Fortaleza é selecionada para receber 75 mil dólares em projeto de cidades saudáveis

A Fundação de Ciência, Tecnologia e Inovação de Fortaleza (Citinova) irá elaborar um marco regulatório para o monitoramento da qualidade do ar

Visão aérea da orla de Fortaleza
Legenda: A Capital está entre as 15 cidades selecionadas no mundo inteiro
Foto: Fabiane de Paula /SVM

Fortaleza foi selecionada para receber recursos internacionais e apoio técnico do projeto “Parceria para Cidades Saudáveis” para elaboração de um marco regulatório para o monitoramento da qualidade do ar. Serão investidos 75 mil dólares. As informações foram divulgadas, nesta terça-feira (12), pelo prefeito Sarto Nogueira (PDT). 

"Teremos base de informação para avaliar ações atuais e futuras em busca de um ar mais limpo na nossa Cidade, um direito de todos, especialmente de nossas crianças”, disse. 
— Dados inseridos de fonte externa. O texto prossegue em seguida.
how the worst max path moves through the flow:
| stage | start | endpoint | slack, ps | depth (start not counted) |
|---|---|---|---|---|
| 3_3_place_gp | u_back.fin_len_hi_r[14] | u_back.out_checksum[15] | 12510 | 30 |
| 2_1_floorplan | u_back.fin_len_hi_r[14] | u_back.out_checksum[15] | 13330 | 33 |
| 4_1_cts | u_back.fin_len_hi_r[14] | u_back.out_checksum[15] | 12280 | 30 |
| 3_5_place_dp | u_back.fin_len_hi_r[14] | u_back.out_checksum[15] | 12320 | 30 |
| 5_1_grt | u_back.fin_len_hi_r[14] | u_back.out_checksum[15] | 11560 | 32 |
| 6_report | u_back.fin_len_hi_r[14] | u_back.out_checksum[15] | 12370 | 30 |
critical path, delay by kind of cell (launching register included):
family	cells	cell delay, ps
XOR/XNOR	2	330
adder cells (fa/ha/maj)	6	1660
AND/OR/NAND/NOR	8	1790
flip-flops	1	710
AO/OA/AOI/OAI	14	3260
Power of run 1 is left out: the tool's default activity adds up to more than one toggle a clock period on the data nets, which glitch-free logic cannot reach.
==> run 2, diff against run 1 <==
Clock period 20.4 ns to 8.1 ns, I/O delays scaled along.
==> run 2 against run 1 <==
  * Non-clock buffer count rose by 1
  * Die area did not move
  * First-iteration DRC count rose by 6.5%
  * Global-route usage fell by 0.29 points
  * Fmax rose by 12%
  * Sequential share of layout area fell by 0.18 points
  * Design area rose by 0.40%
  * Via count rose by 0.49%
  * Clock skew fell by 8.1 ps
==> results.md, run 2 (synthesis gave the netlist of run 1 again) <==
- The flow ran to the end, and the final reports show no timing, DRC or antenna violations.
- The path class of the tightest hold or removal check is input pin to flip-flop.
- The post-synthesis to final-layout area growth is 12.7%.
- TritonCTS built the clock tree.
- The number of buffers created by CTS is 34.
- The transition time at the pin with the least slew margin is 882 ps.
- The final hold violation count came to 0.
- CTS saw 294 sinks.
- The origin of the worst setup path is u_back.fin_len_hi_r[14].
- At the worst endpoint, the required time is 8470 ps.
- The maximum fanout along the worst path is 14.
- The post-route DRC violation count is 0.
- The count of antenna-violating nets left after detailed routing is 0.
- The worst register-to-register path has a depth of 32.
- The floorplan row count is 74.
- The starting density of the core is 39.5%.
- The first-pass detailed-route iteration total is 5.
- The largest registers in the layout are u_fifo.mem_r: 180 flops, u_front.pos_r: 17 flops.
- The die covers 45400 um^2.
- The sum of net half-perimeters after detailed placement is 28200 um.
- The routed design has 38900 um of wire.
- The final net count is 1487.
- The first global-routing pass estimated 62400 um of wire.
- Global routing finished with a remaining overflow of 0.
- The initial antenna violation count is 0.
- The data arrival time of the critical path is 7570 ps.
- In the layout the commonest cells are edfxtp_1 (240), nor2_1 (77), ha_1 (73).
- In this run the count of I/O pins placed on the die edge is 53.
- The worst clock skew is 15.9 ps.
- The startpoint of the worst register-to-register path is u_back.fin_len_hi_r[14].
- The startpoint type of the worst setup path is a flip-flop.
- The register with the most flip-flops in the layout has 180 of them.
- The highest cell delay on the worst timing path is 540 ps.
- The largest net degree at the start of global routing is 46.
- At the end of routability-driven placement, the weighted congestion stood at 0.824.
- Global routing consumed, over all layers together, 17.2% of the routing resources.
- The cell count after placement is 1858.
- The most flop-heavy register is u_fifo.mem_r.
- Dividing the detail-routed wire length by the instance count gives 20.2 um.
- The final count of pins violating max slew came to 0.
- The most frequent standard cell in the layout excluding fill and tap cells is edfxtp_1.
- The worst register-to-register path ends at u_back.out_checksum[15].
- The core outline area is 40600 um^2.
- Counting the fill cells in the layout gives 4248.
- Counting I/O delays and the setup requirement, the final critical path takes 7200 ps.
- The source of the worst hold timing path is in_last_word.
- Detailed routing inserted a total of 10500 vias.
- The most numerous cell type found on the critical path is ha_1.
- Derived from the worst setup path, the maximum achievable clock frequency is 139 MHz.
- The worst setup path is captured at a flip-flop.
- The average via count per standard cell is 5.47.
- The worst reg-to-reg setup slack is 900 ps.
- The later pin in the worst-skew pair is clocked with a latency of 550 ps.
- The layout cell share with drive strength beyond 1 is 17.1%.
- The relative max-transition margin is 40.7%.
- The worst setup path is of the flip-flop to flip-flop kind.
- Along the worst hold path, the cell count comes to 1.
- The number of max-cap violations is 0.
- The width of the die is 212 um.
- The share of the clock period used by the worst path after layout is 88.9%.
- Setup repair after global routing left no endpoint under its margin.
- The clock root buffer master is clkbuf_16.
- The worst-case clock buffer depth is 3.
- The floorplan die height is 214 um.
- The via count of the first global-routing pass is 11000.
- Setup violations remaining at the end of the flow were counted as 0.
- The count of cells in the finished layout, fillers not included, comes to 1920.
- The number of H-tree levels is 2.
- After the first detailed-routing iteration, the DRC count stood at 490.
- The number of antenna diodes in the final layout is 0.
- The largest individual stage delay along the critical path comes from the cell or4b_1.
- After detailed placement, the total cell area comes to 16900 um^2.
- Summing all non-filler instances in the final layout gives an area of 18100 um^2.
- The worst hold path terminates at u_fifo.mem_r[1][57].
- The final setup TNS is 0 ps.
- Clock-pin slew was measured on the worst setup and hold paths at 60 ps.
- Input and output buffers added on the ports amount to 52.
`config.mk`:
```
export PLATFORM = sky130hd
export DESIGN_NAME = pngu_predict
export DESIGN_NICKNAME = d
export VERILOG_FILES = /design/src/design/pngu_pkg.sv /design/src/design/pngu_predict.sv
export SDC_FILE = /design/constraint.sdc
export NUM_CORES = 1
export LEC_CHECK = 0
export BUFFER_PORTS_ARGS = -buffer_cell sky130_fd_sc_hd__buf_2
export CAP_MARGIN = 20
export CORE_ASPECT_RATIO = 1.5
export CORE_MARGIN = 4
export CORE_UTILIZATION = 60
export DETAILED_ROUTE_END_ITERATION = 12
export GPL_TIMING_DRIVEN = 0
export PLACE_DENSITY = 0.85
export SLEW_MARGIN = 20
export SYNTH_ARGS = -nofsm -noshare
export SYNTH_HDL_FRONTEND = slang
export SYNTH_SLANG_ARGS = --single-unit
```
`constraint.sdc`:
```
create_clock -name vclk -period 10.45
set_input_delay 0 -clock vclk [all_inputs]
set_output_delay 0 -clock vclk [all_outputs]
set_load 0.1 [all_outputs]
```
`src/design/pngu_pkg.sv`:
```
// Package: filter codes and the beat types shared by the scanline unfilter modules.
package pngu_pkg;

	typedef logic [2:0] filt_t;

	localparam filt_t FILT_NONE  = 3'd0;
	localparam filt_t FILT_SUB   = 3'd1;
	localparam filt_t FILT_UP    = 3'd2;
	localparam filt_t FILT_AVG   = 3'd3;
	localparam filt_t FILT_PAETH = 3'd4;
	localparam filt_t FILT_BAD   = 3'd5;

	localparam logic [7:0] FILT_MAX_CODE = 8'd4;

	typedef struct packed {
		filt_t      filt;
		logic [7:0] x;
		logic [7:0] a;
		logic [7:0] b;
		logic [7:0] c;
	} pred_in_t;

	typedef struct packed {
		logic [7:0] result;
		logic       bad;
	} pred_out_t;

endpackage

```
`src/design/pngu_predict.sv`:
```
// Predictor: None, Sub, Up, Average and Paeth reconstruction of one byte.
module pngu_predict (
	input  pngu_pkg::pred_in_t  pin,
	output pngu_pkg::pred_out_t pout
);
	import pngu_pkg::*;

	logic [8:0] ab;
	logic [8:0] cc;
	logic [8:0] pa;
	logic [8:0] pb;
	logic [8:0] pc;
	logic [7:0] paeth;
	logic [7:0] pred;

	assign ab = {1'b0, pin.a} + {1'b0, pin.b};
	assign cc = {pin.c, 1'b0};
	assign pa = (pin.b > pin.c) ? {1'b0, pin.b - pin.c} : {1'b0, pin.c - pin.b};
	assign pb = (pin.a > pin.c) ? {1'b0, pin.a - pin.c} : {1'b0, pin.c - pin.a};
	assign pc = (ab > cc) ? (ab - cc) : (cc - ab);

	always_comb begin
		priority if (pa <= pb && pa <= pc) begin
			paeth = pin.a;
		end else if (pb <= pc) begin
			paeth = pin.b;
		end else begin
			paeth = pin.c;
		end
	end

	always_comb begin
		pout.bad = 1'b0;
		unique case (pin.filt)
			FILT_NONE:  pred = 8'd0;
			FILT_SUB:   pred = pin.a;
			FILT_UP:    pred = pin.b;
			FILT_AVG:   pred = ab[8:1];
			FILT_PAETH: pred = paeth;
			default: begin
				pred     = 8'd0;
				pout.bad = 1'b1;
			end
		endcase
		pout.result = pin.x + pred;
	end

endmodule

```
* Yosys cells after proc, flatten, opt, wreduce, memory -nomap -nowiden *
Cells that the tools add are included.

storage, ports and cells
  bits in registers = 0
  input port bits = 35
  output and inout bits = 9

operators by class
  $add $sub $neg = 8
  magnitude comparators = 6
  equality and inequality tests = 4
  mux-type cells = 7
  reduce and logical (&&, ||, !) cells = 3

operator list
  kind                                                             number
  8-bit 2-to-1 mux                                                 4
  8-bit case mux with 4 select lines                               1
  8-bit subtractor                                                 4
  8-bit by 9-bit <= comparator with 1-bit output                   2
  9-bit subtractor                                                 2
  8-bit > comparator                                               2
  8-bit by 8-bit adder with 9-bit output                           1
  9-bit > comparator                                               1
  9-bit 2-to-1 mux                                                 1
  8-bit adder                                                      1
  8-bit <= comparator                                              1
  3-bit by 2-bit == test with 1-bit output, second input constant  2
  5-bit OR reduction                                               1
  3-bit by 1-bit == test with 1-bit output, second input constant  1
  3-bit == test, second input constant                             1
  3-bit zero test                                                  1
  1-bit logical AND                                                1
  1-bit 2-to-1 mux                                                 1

* Depth between registers and ports, before layout *
Gate-level depths: netlist (run 1).

  depth after elaboration = 8
  mapped depth = 41
  depth with buffers taken out = 39

* Least setup slack after synthesis (run 1) *
Ideal clock, no wire load.

  path kind = input to output
  start = input port pin[9] in the netlist's numbering
  end = output port pout[8] in the netlist's numbering
  data arrival time = 7.818 ns
  required time = 10.450 ns
  slack = 2.632 ns
  stages = 38
  path through = ha_1 a21o_1 a21oi_1 o21ai_0 a21oi_1 o21ai_0 a21oi_1 xor2_1 inv_1 ha_1 o21ai_0 o21bai_1 o22ai_2 mux2_4 o31ai_1 nand2_1 a21oi_1 o21ai_0 (+2 left out) a21o_1 a21oi_1 o211ai_1 a21oi_1 a211oi_1 a21oi_1 a221oi_2 o21ai_0 ha_1 a21o_1 a21oi_1 o21bai_1 a21oi_1 o21ai_0 xnor2_1 nor2_1 nand2_1 o211ai_1

RTL lines
  element          RTL line           source
  start, declared  pngu_predict.sv:3  input pngu_pkg::pred_in_t pin,
  end, declared    pngu_predict.sv:4  output pngu_pkg::pred_out_t pout

==> flow_results.org, run 1 <==
** Route
- In this run the remaining antenna-violating nets after routing total 0.
- In this run, the number of DRC markers left after iteration 0 of detailed routing was 167.
- Using the TritonRoute via totals, the vias-per-cell ratio works out to 6.155.
- Number of vias in the routed layout :: 3545
- The first detailed-routing pass ran for 5 iterations.
- Wire length after detailed routing :: 9766 um
- After detailed routing, the average wire length per cell comes to 16.95 um.
- After detailed routing, the number of remaining DRC violations is 0.

** Place
- Hpwl dp :: 8514 um
- Instance count after placement with tap cells included :: 576
- In this run the tool buffered the top-level ports with 42 buffer cells.
- Routability-driven placement finished with a final weighted congestion of 0.9526.

** Synth
- Number of instances in the synthesized netlist :: 464
- Of the post-synthesis cell area, the dominant cell type holds 29.40%.
- Summing the sequential cell areas from Yosys gives 0% of the chip area.
- Yosys instantiated no cell more often than ha_1.
- Commonest cells in the synthesized netlist :: ha_1 (81), inv_1 (66), a21oi_1 (48), nand2_1 (34), o21ai_0 (31)
- The netlist uses 59 different library cells.
- Largest area contributor in the synthesized netlist :: ha_1
- Post-synthesis instance area :: 3447 um^2
- Largest cells by area after synthesis :: ha_1 (29%), inv_1 (7.2%), a21oi_1 (7.0%), xnor2_1 (5.1%), fa_1 (4.6%)
- Warnings from Yosys :: 0
- Averaged over all synthesized cells, the footprint is 7.429 um^2.
- Syn Nets :: 588

** Final layout
- Number of antenna diodes :: 0
- The design has 0 sequential cells.
- Counting the clock-network buffers in the layout gives 0.
- The sequential cells in the finished layout cover a total of 0 um^2.
- The area growth from synthesis to layout is 8.784%.
- Leaving out filler cells and counting taps, the final layout contains 576.
- The net count of the finished layout is 632.
- Fraction of final layout cells with drive strength greater than 1 :: 13.83%

** Pwr
- VDD sags by at most 0.0002778 V.
- The analysis attributes to cell leakage a power of 1.973 nW.
- Power per cell area :: 184.5 nW/um^2
- The completed layout was analyzed and its total power is 0.6919 mW.

** STA
- The number of hold-slack violations in the final timing report was 0.
- Summed over all failing endpoints, the final setup total negative slack is 0 ns.
- Final Cycle Share :: 86.77%
- Final count of pins violating max slew :: 0
- Min Tclk post-route :: 9.067 ns
- For the pin with the worst max-slew slack, the measured transition is 0.7580 ns.
- Rel. slew slack :: 49.13%
- Setup repair after global routing missed its margin :: false
- Based on the critical path, the design can be clocked at up to 110.3 MHz.
- Setup violations remaining at the end of the flow were counted as 0.

** Critical path
- Critical path class :: in2out
- Highest fanout seen on the critical path :: 7
- The slowest stage of the critical path is the a211oi_1 cell.
- For the worst setup path, the data required time is 10.45 ns.
- Worst Path Arrival :: 9.07 ns
- In this design, the stage delay of the slowest critical-path cell is 0.58 ns.
- Worst path most repeated cell :: o21ai_0
- STA classifies the critical path endpoint as a primary output.
- Critical path launch point type :: input pin

** GRT
- Global-route wire length before repair :: 16140 um
- Antenna violations before repair :: 0
- The via count of the first global-routing pass is 3662.
- Global routing finished with a remaining overflow of 0.
- Largest net degree at the start of global routing :: 11
- GRT Util Overall :: 27.44%

** Clock network
- Post-CTS timing repair inserted 0 buffers for setup.
- CTS hold repair buffers :: 0
- PostCTS Resize Cnt :: 0

** Status
- Outcome :: finished clean

** Floorplanning
- Row count :: 33
- Initial Utilization :: 62.30%
- The die covers 7047 um^2.
- From bottom edge to top edge, the die measures 100.8 um.
- The floorplan step defined a core boundary enclosing 5533 um^2.
- From left edge to right edge, the die measures 69.89 um.
- Pin placement for this block handled 44 I/O pins.

** Job
- Number of max-cap violations :: 0

** Worst hold path
- Hold Path Class :: in2out
## placed cells by master, fill, tap and decap left out, types with 4 or more instances in the layout
cell type   n
mux2i_1    15
a21oi_1    48
inv_1      66
mux2_2      7
nor2_1     18
ha_1       81
nand4_1     9
fa_1        8
xnor2_1    20
buf_2      44
nor2b_1     4
o22ai_1    10
o21bai_1    7
nand2_1    34
clkbuf_1    4
a221oi_1    6
o21ai_0    31
a21o_1     12
xor2_1      9
a211oi_1    5
a22oi_1     6
nand3_1     7
## routing by layer
metal	global-route usage (%)	wire [um]	vias to the layer above
li1	-	-	1748
met1	29.60	3775	1657
met2	54.48	5210	108
met3	0.4990	278	32
met4	12.68	502	0
met5	0	0	-
## where the power goes
part / internal, mW / switching, mW
clock: 0 / 0
combinational: 0.237 / 0.455
sequential: 0 / 0
## worst max-delay path: cells and delay by family
| family | cells | cell delay, ns |
|---|---|---|
| compound gates | 22 | 4.42 |
| xor+xnor | 3 | 0.74 |
| fa+ha+maj | 4 | 1.40 |
| buf+inv | 4 | 0.91 |
| simple gates | 6 | 1.23 |
| mux | 1 | 0.35 |
## cell type report
| cell class | instances | area, um^2 |
|---|---|---|
| multi-input cells | 390 | 3158 |
| fillers | 503 | 1783 |
| inverters | 66 | 247.7 |
| repair buffers | 42 | 210.2 |
| well taps | 70 | 87.58 |
| plain buffers | 8 | 46.29 |
## cells by family after synthesis
kind of cell | after synthesis | share of synthesized area, %
multiplexers | 23 | 7.078
adder cells (fa/ha/maj) | 90 | 34.34
buffers and inverters | 74 | 8.530
AND/OR/NAND/NOR | 92 | 13.18
XOR/XNOR | 30 | 7.841
AO/OA/AOI/OAI | 155 | 29.04
## path summary, 6_finish.rpt
kind                 from  slack (ns)      end  cells after the start
setup / recovery   pin[9]        1.38  pout[8]                     40
hold / removal    pin[24]        0.58  pout[1]                      3
## through the flow
step / utilization [%] / hold slack, ns / setup WS, ns / instance area, um^2
2_1_floorplan: - / 0.5456 / 2.632 / 3447
3_3_place_gp: 67.68 / 0.5742 / 1.635 / 3745
3_5_place_dp: 67.68 / 0.5807 / 1.490 / 3745
4_1_cts: 67.68 / 0.5807 / 1.475 / 3745
5_1_grt: 67.77 / 0.6020 / 0.7844 / 3750
6_report: 67.77 / 0.5772 / 1.383 / 3750
Power figures use the tool's default switching activity.
==> run 2, diff against run 1 <==
--- a/config.mk
+++ b/config.mk
@@ -9,10 +9,10 @@
 export CAP_MARGIN = 20
 export CORE_ASPECT_RATIO = 1.5
 export CORE_MARGIN = 4
-export CORE_UTILIZATION = 60
+export CORE_UTILIZATION = 50
 export DETAILED_ROUTE_END_ITERATION = 12
 export GPL_TIMING_DRIVEN = 0
-export PLACE_DENSITY = 0.85
+export PLACE_DENSITY = 0.73
 export SLEW_MARGIN = 20
 export SYNTH_ARGS = -nofsm -noshare
 export SYNTH_HDL_FRONTEND = slang
==> run 2 against run 1 <==
Against the previous run:
- cell count increased by 1.0%
- highest routed layer unchanged
- global-route usage shrank 2.7 points
- critical endpoint unchanged
- cell area increased by 0.20%
==> flow_results.org, run 2 (synthesized netlist as in run 1, its figures left out) <==
** GRT
- The via count of the first global-routing pass came to 3587 (-2.0%).
- The overall fraction of global-route tracks in use is 24.78% (-2.7 points).
- Antenna violations before repair :: 0 (unchanged)
- Largest net degree at the start of global routing :: 11 (unchanged)
- Global-route wire length before repair :: 16350 um (+1.3%)
- Total global routing overflow :: 0 (unchanged)

** STA
- Rel. slew slack :: 45.61% (-3.5 points)
- Setup repair after global routing left no endpoint under its margin.
- The worst-margin pin slew came to 0.8104 ns (+0.05241 ns).
- The worst hold slack after final layout is 0.5825 ns (+0.005342 ns).
- Final count of negative-setup-slack endpoints :: 0 (unchanged)
- The total negative setup slack was 0 ns (unchanged).
- The fmax was 109.0 MHz (-1.2%).
- Minimum setup slack in the final design :: 1.274 ns (-0.1084 ns)
- Final Cycle Share :: 87.80% (+1.0 points)
- The post-layout minimum cycle time was 9.176 ns (+0.1084 ns).
- The final count of pins violating max slew came to 0 (unchanged).
- The number of hold-slack violations in the final timing report was 0 (unchanged).

** Floorplanning
- Core area :: 6621 um^2 (+20%)
- The area of the die is 8314 um^2 (+18%).
- The number of placement rows was 36 (+9.1%).
- The overall die height is 109.7 um (+8.8%).
- Initial Utilization :: 52.06% (-10 points)
- The width of the chip was 75.80 um (+8.5%).
- Top-level I/O count :: 44 (unchanged)

** Pwr
- The overall power consumption was 0.6984 mW (+0.95%).
- Power share of the combinational group :: 100.0% (about the same)
- The clock network power share came to 0% (unchanged).
- The design internal power is 0.2375 mW (+0.28%).
- The highest ir drop seen on vdd came to 0.0002053 V (-26%).
- Sw power :: 0.4609 mW (+1.3%)
- The cell area power density is 185.9 nW/um^2 (+0.74%).
- Switching share of power :: 65.99% (+0.23 points)
- The sequential cell fraction of total power came to 0% (unchanged).
- Leakage :: 1.973 nW (unchanged)

** Worst hold path
- For hold timing, the worst endpoint is pout[1].
- Source of the worst hold timing path :: pin[24]
- The hold path depth is 3 (unchanged).
- The path class of the tightest hold or removal check is in2out.

** Final layout
- Number of standard cells in the layout, taps in and fillers out :: 582 (+1.0%)
- Area taken by flip-flops and latches :: 0 um^2 (unchanged)
- The top cell types in the final layout, fill and taps aside, are ha_1 (81), inv_1 (66), a21oi_1 (48).
- The share of layout cells above drive strength 1 came to 13.83% (unchanged).
- Final-layout clock buffer total :: 0 (unchanged)
- The antenna diode count came to 0 (unchanged).
- Final Net Count :: 632 (unchanged)
- Area delta synth->final :: 9.002%
- The sequential cell count of the final layout was 0 (unchanged).
- Most frequent standard cell in the layout excluding fill and tap cells :: ha_1
- The number of inserted filler cells in the final layout came to 632 (+26%).

** Critical path
- Critical path launch point type :: input pin
- The worst setup path is of the in2out kind.
- The maximum cell stage delay along the critical path came to 0.67 ns (+0.09 ns).
- STA classifies the critical path endpoint as a primary output.
- Worst path most repeated cell :: o21ai_0
- On the critical path, the stage with the largest delay is an instance of a211oi_1.
- Worst Path Arrival :: 9.18 ns (+0.11 ns)
- The data required time at the worst endpoint came to 10.45 ns (about the same).
- The largest fanout on the critical path was 10 (+3).

** Route
- DRC :: 0 (unchanged)
- Routed wire per std cell :: 17.06 um (+0.62%)
- Initial detailed-routing violation count :: 146 (-13%)
- Wire length after detailed routing :: 9929 um (+1.7%)
- The first-pass iteration count of the detailed router is 4 (-1).
- The number of antenna-violating nets in the routed design came to 0 (unchanged).
- The via count normalized by instance count is 5.993 (-2.6%).
- Number of vias in the routed layout :: 3488 (-1.6%)

** Clock network
- The number of buffers inserted for hold repair after clock tree synthesis was 0 (unchanged).
- PostCTS Resize Cnt :: 0 (unchanged)
- The setup fix buffers added after clock tree synthesis is 0 (unchanged).

** Place
- The number of port buffers was 42 (unchanged).
- The estimated wirelength of the detail-placed design is 8771 um (+3.0%).
- Last weighted congestion value of the routability-driven placer :: 0.9980 (+4.8%)
- The cell count after placement is 582 (+1.0%).
- The pre-CTS setup slack came to 1.290 ns (-0.1996 ns).

** Job
- Number of max-cap violations :: 0 (unchanged)

** Status
- The run finished with clean final reports.
## run 2: cell counts in the layout (fill, tap and decap cells not counted)
Identical to the previous run, type by type.
## run 2: layout make-up
class / count / area (um^2) / share of cell area (%)
tap: 76 / 95.09 / 2.531
buffer: 8 / 46.29 / 1.232
multi-input combinational: 390 / 3158 / 84.05
timing repair buffer: 42 / 210.2 / 5.594
inverter: 66 / 247.7 / 6.593
## run 2: worst max-delay path by stage
stage	startpoint	endpoint	slack, ns	cells past startpoint
2_1_floorplan	pin[9]	pout[8]	2.63	38
3_3_place_gp	pin[9]	pout[8]	1.49	39
3_5_place_dp	pin[9]	pout[8]	1.29	39
4_1_cts	pin[9]	pout[8]	1.25	39
5_1_grt	pin[9]	pout[8]	0.52	39
6_report	pin[8]	pout[8]	1.27	40
## run 2: per-layer routing
layer / part of all wire, % / track usage, % / up-vias / routed length [um]
met5: 0 / 0 / - / 0
met4: 3.5 / 8.125 / 0 / 347
met3: 2.2 / 0.6404 / 22 / 215
met2: 55 / 47.67 / 77 / 5503
met1: 39 / 28.04 / 1633 / 3863
li1: - / - / 1756 / -
## run 2: power by group through the flow
stage	registers [mW]	clock network [mW]	logic [mW]
6_report	0	0	0.698
5_1_grt	0	0	0.770
4_1_cts	0	0	0.691
3_5_place_dp	0	0	0.687
3_3_place_gp	0	0	0.671
2_1_floorplan	0	0	0.536
## run 2: worst max-delay path: cells and delay by family
kind,cells,cell delay (ns)
compound gates,23,4.86
buf+inv,3,0.64
simple gates,5,1.05
mux,1,0.35
xor+xnor,3,0.73
fa+ha+maj,5,1.54
## run 2: per-stage QoR
step | util, % | instance area (um^2)
floorplan | - | 3447
global placement | 56.67 | 3752
detailed placement | 56.67 | 3752
CTS | 56.67 | 3752
global route | 56.75 | 3757
finish | 56.75 | 3757
==> run 3, diff against run 2 <==
--- a/config.mk
+++ b/config.mk
@@ -6,13 +6,13 @@
 export NUM_CORES = 1
 export LEC_CHECK = 0
 export BUFFER_PORTS_ARGS = -buffer_cell sky130_fd_sc_hd__buf_2
-export CAP_MARGIN = 20
 export CORE_ASPECT_RATIO = 1.5
 export CORE_MARGIN = 4
-export CORE_UTILIZATION = 50
+export CORE_UTILIZATION = 30
 export DETAILED_ROUTE_END_ITERATION = 12
 export GPL_TIMING_DRIVEN = 0
-export PLACE_DENSITY = 0.73
+export PLACE_DENSITY = 0.5
+export REMOVE_ABC_BUFFERS = 1
 export SLEW_MARGIN = 20
 export SYNTH_ARGS = -nofsm -noshare
 export SYNTH_HDL_FRONTEND = slang
==> run 3 against run 2 <==
Against the previous run:
- first-iteration DRC count shrank 3.4%
- critical path type unchanged
- fmax shrank 1.8%
- cell area grew 2.1%
- sequential share of layout area is the same
- worst hold slack lost 0.0081 ns
- power grew 0.64%
- critical endpoint unchanged
- die area grew 60%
A iniciativa é liderada pela Bloomberg Philanthropies e promovida pela Organização das Nações Unidas (ONU) e a Vital Strategies. A Fundação de Ciência, Tecnologia e Inovação de Fortaleza (Citinova) ficará responsável pelo desenvolvimento do plano estratégico.

Em junho deste ano, a Capital já havia sido uma das 18 cidades da América Latina, África e Ásia a receber recursos da mesma iniciativa para o fortalecimento da vacinação contra a Covid-19.

Seleção e projeto

No mundo, 15 cidades foram selecionadas. O presidente da Citinova, Luiz Alberto Sabóia, destaca que o projeto busca transformar a cidade em um ambiente de promoção da saúde.

Fortaleza já havia participado das duas etapas anteriores, que previam propostas de mobilidade e ações de enfrentamento à pandemia. 

“Agora, na terceira fase, fomos escolhidos para propor uma legislação da monitoramento da qualidade do ar. Isso foi muito decorrente do êxito que Fortaleza logrou nas fases anteriores”, avalia. 

Para a execução do projeto, haverá parceria com instituições de ensino, incluindo a Universidade Federal do Ceará (UFC). Sabóia explica que o objetivo é desenvolver um mecanismo de exibição em tempo real da qualidade do ar em locais públicos.

"E contribuir um marco regulatório que coloque essa agenda na pauta da cidade nos próximos anos”, observa. Ele projeta iniciar o monitoramento "nos próximos meses", a começar pelo entorno de escolas públicas. 

“Vale lembrar a importância do tema. Estudos da Organização Mundial da Saúde (OMS) e várias fontes indicam que cerca de 6 a 7 milhões de pessoas morrem direta e indiretamente por problemas de poluição”, aponta.